= Ichiro Maehara =

American baseball player

Ichiro "Iron" Maehara (November 14, 1909 – April 6, 1998), was a noted Hawaiian baseball player who played semipro ball and exhibition games against military teams and major leaguers when they came to Hawaii. He played in Hawaii from the 1930s through the 1950s. In later years Red Adams got him a contract as a scout with the Los Angeles Dodgers. Maehara's top discovery was Sid Fernandez.

A baseball stadium on Maui has been named Maehara Stadium.

==Youth==
During Maehara's youth, virtually every community in the Islands had a company team. Maehara caught on with the HC&S sugarcane plantation team and soon became well known. When he was a boy he loved watching an old-time movie serial called "The Iron Claw." The nickname stuck with him for life. As he matured, he coached Island kids and the younger players on the Hawaiian Commercial & Sugar Company (HC&S). In the early '40s he was hospitalized with tuberculosis. While recovering wrote weekly columns for The Maui News called "Diamond Dopester." After he recovered, he continued feeding baseball info to the regular columnists. During World War II, while Japanese-Americans were closely monitored, Maehara played against military teams. There he met Phil Rizzuto. After the war, he befriended other major leaguers.

==Scout==
In the mid-1960s Maehara impressed Dodger scout Red Adams with his baseball expertise and Adams suggested Iron become a bird-dog, or free lance, scout for the Dodgers.
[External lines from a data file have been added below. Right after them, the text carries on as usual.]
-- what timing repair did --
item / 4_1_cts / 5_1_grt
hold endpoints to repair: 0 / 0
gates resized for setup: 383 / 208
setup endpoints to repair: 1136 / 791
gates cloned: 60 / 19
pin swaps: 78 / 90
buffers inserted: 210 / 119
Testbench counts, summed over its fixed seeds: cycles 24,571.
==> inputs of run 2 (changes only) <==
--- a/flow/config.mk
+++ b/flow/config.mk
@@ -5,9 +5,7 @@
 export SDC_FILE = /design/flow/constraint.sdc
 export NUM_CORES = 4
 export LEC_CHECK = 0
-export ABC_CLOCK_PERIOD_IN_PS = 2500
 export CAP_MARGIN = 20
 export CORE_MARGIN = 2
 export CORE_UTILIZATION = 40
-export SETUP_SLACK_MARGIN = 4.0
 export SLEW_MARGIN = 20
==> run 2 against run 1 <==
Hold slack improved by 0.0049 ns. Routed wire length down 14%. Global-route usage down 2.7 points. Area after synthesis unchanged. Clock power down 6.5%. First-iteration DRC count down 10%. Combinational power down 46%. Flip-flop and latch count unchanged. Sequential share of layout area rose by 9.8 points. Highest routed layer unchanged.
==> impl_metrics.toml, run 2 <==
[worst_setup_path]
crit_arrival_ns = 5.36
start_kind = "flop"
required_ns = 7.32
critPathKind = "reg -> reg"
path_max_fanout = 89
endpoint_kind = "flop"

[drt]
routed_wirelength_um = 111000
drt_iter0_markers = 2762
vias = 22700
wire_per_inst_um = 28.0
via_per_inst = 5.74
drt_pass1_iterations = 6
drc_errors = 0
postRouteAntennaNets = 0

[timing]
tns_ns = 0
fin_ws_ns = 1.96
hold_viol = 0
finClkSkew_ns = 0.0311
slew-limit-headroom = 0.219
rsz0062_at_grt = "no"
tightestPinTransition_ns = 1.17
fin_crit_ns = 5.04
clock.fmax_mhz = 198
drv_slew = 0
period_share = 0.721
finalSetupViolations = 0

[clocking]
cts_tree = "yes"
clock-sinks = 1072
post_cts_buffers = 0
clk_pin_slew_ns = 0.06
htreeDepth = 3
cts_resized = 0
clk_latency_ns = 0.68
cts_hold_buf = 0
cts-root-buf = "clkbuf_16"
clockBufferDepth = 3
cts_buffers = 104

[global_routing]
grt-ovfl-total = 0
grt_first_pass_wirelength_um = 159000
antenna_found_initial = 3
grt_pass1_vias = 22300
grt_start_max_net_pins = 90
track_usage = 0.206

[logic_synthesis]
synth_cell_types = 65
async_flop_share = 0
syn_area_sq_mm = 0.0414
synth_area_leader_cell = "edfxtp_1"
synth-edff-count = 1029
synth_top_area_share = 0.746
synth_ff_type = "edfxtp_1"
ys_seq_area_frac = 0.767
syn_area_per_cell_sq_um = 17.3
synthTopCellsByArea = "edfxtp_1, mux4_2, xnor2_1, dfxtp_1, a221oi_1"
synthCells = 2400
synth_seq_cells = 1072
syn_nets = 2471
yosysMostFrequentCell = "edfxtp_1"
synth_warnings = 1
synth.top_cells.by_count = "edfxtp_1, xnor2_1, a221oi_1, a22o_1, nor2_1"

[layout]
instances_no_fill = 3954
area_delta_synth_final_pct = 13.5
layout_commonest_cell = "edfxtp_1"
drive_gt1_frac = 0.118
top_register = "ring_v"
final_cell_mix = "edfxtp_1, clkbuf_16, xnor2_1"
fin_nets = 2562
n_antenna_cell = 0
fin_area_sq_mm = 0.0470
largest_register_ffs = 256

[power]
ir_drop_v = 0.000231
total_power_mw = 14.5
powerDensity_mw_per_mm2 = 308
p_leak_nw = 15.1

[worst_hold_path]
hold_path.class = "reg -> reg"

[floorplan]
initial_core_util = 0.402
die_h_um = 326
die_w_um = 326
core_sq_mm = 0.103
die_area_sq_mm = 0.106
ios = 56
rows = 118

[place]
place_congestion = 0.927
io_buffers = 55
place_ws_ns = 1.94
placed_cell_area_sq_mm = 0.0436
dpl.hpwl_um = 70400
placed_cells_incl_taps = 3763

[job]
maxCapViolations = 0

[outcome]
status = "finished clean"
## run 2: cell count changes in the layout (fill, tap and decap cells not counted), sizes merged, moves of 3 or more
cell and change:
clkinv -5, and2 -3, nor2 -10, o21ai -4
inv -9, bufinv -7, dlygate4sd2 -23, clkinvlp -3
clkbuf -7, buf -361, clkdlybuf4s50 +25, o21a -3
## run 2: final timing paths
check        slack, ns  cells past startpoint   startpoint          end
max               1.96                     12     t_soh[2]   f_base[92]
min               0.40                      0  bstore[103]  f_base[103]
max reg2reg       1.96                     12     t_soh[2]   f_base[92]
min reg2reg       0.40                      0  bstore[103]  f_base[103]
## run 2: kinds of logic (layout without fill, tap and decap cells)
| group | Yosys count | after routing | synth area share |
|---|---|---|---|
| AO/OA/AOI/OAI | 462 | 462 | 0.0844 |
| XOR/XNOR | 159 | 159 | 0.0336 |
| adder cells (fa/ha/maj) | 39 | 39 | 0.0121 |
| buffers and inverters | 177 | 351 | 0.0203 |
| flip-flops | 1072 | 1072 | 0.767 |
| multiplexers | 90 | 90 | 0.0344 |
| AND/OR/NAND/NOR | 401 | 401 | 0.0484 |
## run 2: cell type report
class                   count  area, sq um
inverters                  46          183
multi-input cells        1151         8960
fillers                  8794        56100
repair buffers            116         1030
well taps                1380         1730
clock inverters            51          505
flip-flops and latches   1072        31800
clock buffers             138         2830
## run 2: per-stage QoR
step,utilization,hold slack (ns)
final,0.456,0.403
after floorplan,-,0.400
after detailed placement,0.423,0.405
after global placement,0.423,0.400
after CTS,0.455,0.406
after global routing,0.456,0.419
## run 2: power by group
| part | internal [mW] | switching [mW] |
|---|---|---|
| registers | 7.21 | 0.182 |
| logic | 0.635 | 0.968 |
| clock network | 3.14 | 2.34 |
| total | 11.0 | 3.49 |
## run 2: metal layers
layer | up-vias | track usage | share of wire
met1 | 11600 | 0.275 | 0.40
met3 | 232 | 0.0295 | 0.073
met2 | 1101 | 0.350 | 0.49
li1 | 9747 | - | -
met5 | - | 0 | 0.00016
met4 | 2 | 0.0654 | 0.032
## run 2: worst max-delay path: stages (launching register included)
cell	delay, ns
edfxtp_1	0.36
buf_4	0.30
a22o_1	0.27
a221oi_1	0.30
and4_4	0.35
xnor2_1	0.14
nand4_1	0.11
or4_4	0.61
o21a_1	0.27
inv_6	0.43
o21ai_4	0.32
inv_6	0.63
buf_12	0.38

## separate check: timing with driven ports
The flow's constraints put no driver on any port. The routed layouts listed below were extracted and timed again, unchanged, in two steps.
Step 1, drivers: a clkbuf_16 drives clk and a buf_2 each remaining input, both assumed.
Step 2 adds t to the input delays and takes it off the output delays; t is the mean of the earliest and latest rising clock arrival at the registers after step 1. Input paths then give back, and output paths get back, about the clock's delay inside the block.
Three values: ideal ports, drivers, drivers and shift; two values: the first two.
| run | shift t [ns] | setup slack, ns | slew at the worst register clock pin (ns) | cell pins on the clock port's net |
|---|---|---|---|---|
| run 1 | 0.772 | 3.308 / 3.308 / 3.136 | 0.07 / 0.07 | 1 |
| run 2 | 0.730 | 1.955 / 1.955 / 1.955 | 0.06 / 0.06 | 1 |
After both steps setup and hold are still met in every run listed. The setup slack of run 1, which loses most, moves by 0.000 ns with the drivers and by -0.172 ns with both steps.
From an optimization exercise on the open Yosys and OpenROAD flow, aimed at small area; shortcuts taken in it are not production practice. In this exercise RTL edits were held to simulation tests only and were not proved equivalent to the original. Power and IR drop assume default switching activity.

$ cat run.sh
#!/bin/bash
# synth_recipe.tcl (not shown) runs the flow's synth.tcl, then flattens the netlist and writes it again
# the make line also repeats each setting of config.mk as NAME=value (left out here)
make -C /OpenROAD-flow-scripts/flow DESIGN_CONFIG=/design/flow/config.mk WORK_HOME=/design/flow/orfs CLKGATE_MAP_FILE= SYNTH_SCRIPT=/design/flow/synth_recipe.tcl finish
$ cat config.mk
export PLATFORM = sky130hd
export DESIGN_NAME = icape2_responder
export DESIGN_NICKNAME = icape2_responder
export VERILOG_FILES = /design/flow/design.v
export SDC_FILE = /design/flow/constraint.sdc
export NUM_CORES = 4
export LEC_CHECK = 0
export CAP_MARGIN = 20
export CORE_MARGIN = 2
export CORE_UTILIZATION = 40
export SLEW_MARGIN = 20
$ cat constraint.sdc
create_clock -name core_clock -period 10.0 [get_ports {i_clk}]
set_input_delay 2.0000 -clock core_clock [delete_from_list [all_inputs] [get_ports {i_clk}]]
set_output_delay 2.0000 -clock core_clock [all_outputs]
set_load 0.01 [all_outputs]
Background: an optimization exercise with open tools, aiming at small area, a short achievable clock period and few clock cycles per item. Do not read the settings as production practice. Where RTL was checked, it was by simulation tests only, not by an equivalence proof against the original. For run 1, only the layout was checked, not whether the RTL still works. The clock input has no modelled driver; a real chip could not lean on it and would need a root buffer or a full tree. Power is estimated from default activity; no workload was simulated.

$ cat flow/config.mk
export PLATFORM = sky130hd
export DESIGN_NAME = sha1_pad_top
export DESIGN_NICKNAME = sha1_pad_top
export VERILOG_FILES = /design/flow/design.v
export SDC_FILE = /design/flow/constraint.sdc
export NUM_CORES = 4
export LEC_CHECK = 0
export CAP_MARGIN = 20
export CORE_AREA = 5 5 170 170
export CTS_CLUSTER_DIAMETER = 100
export CTS_CLUSTER_SIZE = 30
export DIE_AREA = 0 0 175 175
export SLEW_MARGIN = 20
$ cat flow/constraint.sdc
create_clock -name core_clock -period 5.0 [get_ports {sys_clk}]
set_input_delay 1.0000 -clock core_clock [delete_from_list [all_inputs] [get_ports {sys_clk}]]
set_output_delay 1.0000 -clock core_clock [all_outputs]
set_load 0.01 [all_outputs]
$ cat flow/design.v
`timescale 1ns/10ps
module sha1_pad_top (
    input  logic           sys_clk,
    input  logic           sys_rst,
    input  logic           msg_cal_channel_ready,
    input  logic           msg_info_fifo_empty,
    input  logic [15:0]    msg_info,
    input  logic [5:0]     msg_channel_num,
    output logic           msg_info_rd_en,
    output logic           msg_data_rd_en,
    input  logic [127:0]   msg_data,
    output logic           msg_filled_data_valid,
    output logic           msg_filled_data_sop,
    output logic           msg_filled_data_eop,
    output logic [511:0]   msg_filled_data,
    output logic           msg_filled_info_valid,
    output logic [15:0]    msg_filled_info,
    output logic [13:0]    msg_filled_tag,
    output logic [11:0]    msg_filled_addr
);
    logic          info_pend;       
    logic          nxt_v;
    logic [15:0]   nxt_len;
    logic [5:0]    nxt_ch;
    logic          consume;
    always_ff @(posedge sys_clk) begin
        if (sys_rst) begin
            msg_info_rd_en <= 1'b0;
            info_pend <= 1'b0;
            nxt_v <= 1'b0;
        end else begin
            msg_info_rd_en <= !msg_info_fifo_empty && msg_cal_channel_ready && !msg_info_rd_en
                              && !info_pend && !nxt_v;
            info_pend <= msg_info_rd_en;
            if (info_pend) begin
                nxt_v <= 1'b1;
            end else if (consume) begin
                nxt_v <= 1'b0;
            end
        end
    end
    always_ff @(posedge sys_clk) begin
        if (info_pend) begin
            nxt_len <= msg_info;
            nxt_ch <= msg_channel_num;
        end
    end
    logic          act;             
    logic [11:0]   cnt;             
    logic          nz;              
    logic          padp;            
    logic          padrd;           
    logic          ext;             
    logic          fst;             
    logic [1:0]    pos;             
    logic          last_q;          
    logic          s_full;
    logic          s_pad;
    logic          s_p3;
    logic [11:0]   cnt_dec;
    logic          cnt_one;
    for (genvar i = 0; i < 12; i++) begin : g_dec
        if (i == 0) begin : g_lsb
            assign cnt_dec[i] = !cnt[i];
        end else begin : g_bit
            assign cnt_dec[i] = cnt[i] ^ !(|cnt[i-1:0]);
        end
    end
    assign cnt_one = (cnt == 12'd1);
    assign s_full = act && nz;
    assign s_pad = act && !nz && padp;
    assign s_p3 = act && (pos == 2'd3);
    assign consume = nxt_v && (!act || last_q);
    always_ff @(posedge sys_clk) begin
        if (sys_rst) begin
            act <= 1'b0;
            pos <= 2'd0;
            last_q <= 1'b0;
        end else begin
            last_q <= act && !last_q && (pos == 2'd2) && (!nz || cnt_one) && !ext;
            if (act) begin
                pos <= pos + 1'b1;
                if (!nz) begin
                    padp <= 1'b0;
                end
                fst <= 1'b0;
                if (s_p3 && !nz) begin
                    ext <= 1'b0;
                end
                if (last_q) begin
                    act <= 1'b0;
                end
            end
            if (consume) begin
                act <= 1'b1;
                padp <= 1'b1;
                padrd <= |nxt_len[3:0];
                ext <= (nxt_len[5:0] >= 6'd56);
                fst <= 1'b1;
            end
        end
    end
    always_ff @(posedge sys_clk) begin
        if (consume) begin
            cnt <= nxt_len[15:4];
            nz <= |nxt_len[15:4];
        end else begin
            cnt <= cnt_dec;
            nz <= nz && !cnt_one;
        end
    end
    logic          full_a, pad_a, last_a, p3_a, first_a;
    logic          full_b, pad_b, last_b, p3_b, first_b;
    always_ff @(posedge sys_clk) begin
        if (sys_rst) begin
            msg_data_rd_en <= 1'b0;
            last_a <= 1'b0;
            p3_a <= 1'b0;
            first_a <= 1'b0;
            last_b <= 1'b0;
            p3_b <= 1'b0;
            first_b <= 1'b0;
        end else begin
            msg_data_rd_en <= s_full || (s_pad && padrd);
            last_a <= act && last_q;
            p3_a <= s_p3;
            first_a <= act && fst;
            last_b <= last_a;
            p3_b <= p3_a;
            first_b <= first_a;
        end
    end
    always_ff @(posedge sys_clk) begin
        full_a <= s_full;
        pad_a <= s_pad;
        full_b <= full_a;
        pad_b <= pad_a;
    end
    logic [15:0]   out_len;
    always_ff @(posedge sys_clk) begin
        if (first_a) begin
            out_len <= nxt_len;
        end
    end
    logic [15:0]   keep;
    logic [15:0]   padb;
    logic [127:0]  in_word;
    logic [127:0]  s0, s1, s2, s3;
    always_comb begin
        for (int j = 0; j < 16; j++) begin
            keep[j] = full_b || (pad_b && (4'(j) < out_len[3:0]));
            padb[j] = pad_b && (4'(j) == out_len[3:0]);
            in_word[127-8*j -: 8] = (msg_data[127-8*j -: 8] & {8{keep[j]}}) | {padb[j], 7'b0};
        end
        if (last_b) begin
            in_word[18:3] = in_word[18:3] | out_len;
        end
    end
    always_ff @(posedge sys_clk) begin
        s0 <= s1;
        s1 <= s2;
        s2 <= s3;
        s3 <= in_word;
    end
    assign msg_filled_data = {s0, s1, s2, s3};
    logic          at_first;        
    logic [5:0]    blk_idx;
    logic [10:0]   blocks;
    logic [10:0]   blk_plus1;
    logic [10:0]   blk_plus2;
    logic [5:0]    idx_inc;
    logic [13:0]   tag_inc;
    for (genvar i = 0; i < 11; i++) begin : g_blk
        if (i == 0) begin : g_b0
            assign blk_plus1[i] = !nxt_len[6];
            assign blk_plus2[i] = nxt_len[6];
        end else if (i < 10) begin : g_bm
            assign blk_plus1[i] = nxt_len[6+i] ^ (&nxt_len[6+i-1:6]);
            if (i == 1) begin : g_b1
                assign blk_plus2[i] = !nxt_len[7];
            end else begin : g_bn
                assign blk_plus2[i] = nxt_len[6+i] ^ (&nxt_len[6+i-1:7]);
            end
        end else begin : g_btop
            assign blk_plus1[i] = &nxt_len[15:6];
            assign blk_plus2[i] = &nxt_len[15:7];
        end
    end
    for (genvar i = 0; i < 6; i++) begin : g_idx
        if (i == 0) begin : g_i0
            assign idx_inc[i] = !blk_idx[i];
        end else begin : g_in
            assign idx_inc[i] = blk_idx[i] ^ (&blk_idx[i-1:0]);
        end
    end
    for (genvar i = 0; i < 14; i++) begin : g_tag
        if (i == 0) begin : g_t0
            assign tag_inc[i] = !msg_filled_tag[i];
        end else begin : g_tn
            assign tag_inc[i] = msg_filled_tag[i] ^ (&msg_filled_tag[i-1:0]);
        end
    end
    assign blocks = (nxt_len[5:0] >= 6'd56) ? blk_plus2 : blk_plus1;
    always_ff @(posedge sys_clk) begin
        if (sys_rst) begin
            msg_filled_data_valid <= 1'b0;
            msg_filled_data_sop <= 1'b0;
            msg_filled_data_eop <= 1'b0;
            at_first <= 1'b0;
            blk_idx <= 6'd0;
            msg_filled_tag <= '1;   
        end else begin
            msg_filled_data_valid <= p3_b;
            msg_filled_data_sop <= p3_b && at_first;
            msg_filled_data_eop <= last_b;
            if (first_b) begin
                at_first <= 1'b1;
            end else if (p3_b) begin
                at_first <= 1'b0;
            end
            if (p3_b) begin
                blk_idx <= at_first ? 6'd0 : idx_inc;
                if (at_first) begin
                    msg_filled_tag <= tag_inc;
                end
            end
        end
    end
    logic [5:0]    out_ch;
    logic [10:0]   out_blocks;
    always_ff @(posedge sys_clk) begin
        if (sys_rst) begin
            out_ch <= 6'd0;
            out_blocks <= 11'd0;
        end else if (first_b) begin
            out_ch <= nxt_ch;
            out_blocks <= blocks;
        end
    end
    assign msg_filled_info_valid = msg_filled_data_sop;
    assign msg_filled_info = {5'd0, out_blocks};
    assign msg_filled_addr = {out_ch, blk_idx};
endmodule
Over the years, he sent many an Island lad to the mainland, including his biggest find, Sid Fernandez. When the Dodgers signed Fernandez out of high school, Maehara became a full-time scout and he remained on the payroll until 1997, when he retired at the age of 87.

==Little League==
Maehara was also instrumental in organizing Little League ball on Maui and Lanai. Maehara eventually became director of Maui County Parks and from 1971 to 1973 was responsible for developing a popular ballpark in Hawaii as part of the War Memorial Complex. In 1997, in honor of a lifetime dedicated to Island baseball, that park was renamed Ichiro "Iron" Maehara Baseball Stadium.

In 1998, just as the major league season was starting, Maehara died at 88. In the Kahului church where the funeral was held, the community turned out to pay their respects. Fred Claire, Dodger general manager from 1987 to 1998, summed up the life of Iron Maehara neatly when he said, "We will miss him greatly. He was a special person as a scout and as a human being. You simply don't replace a man like Iron."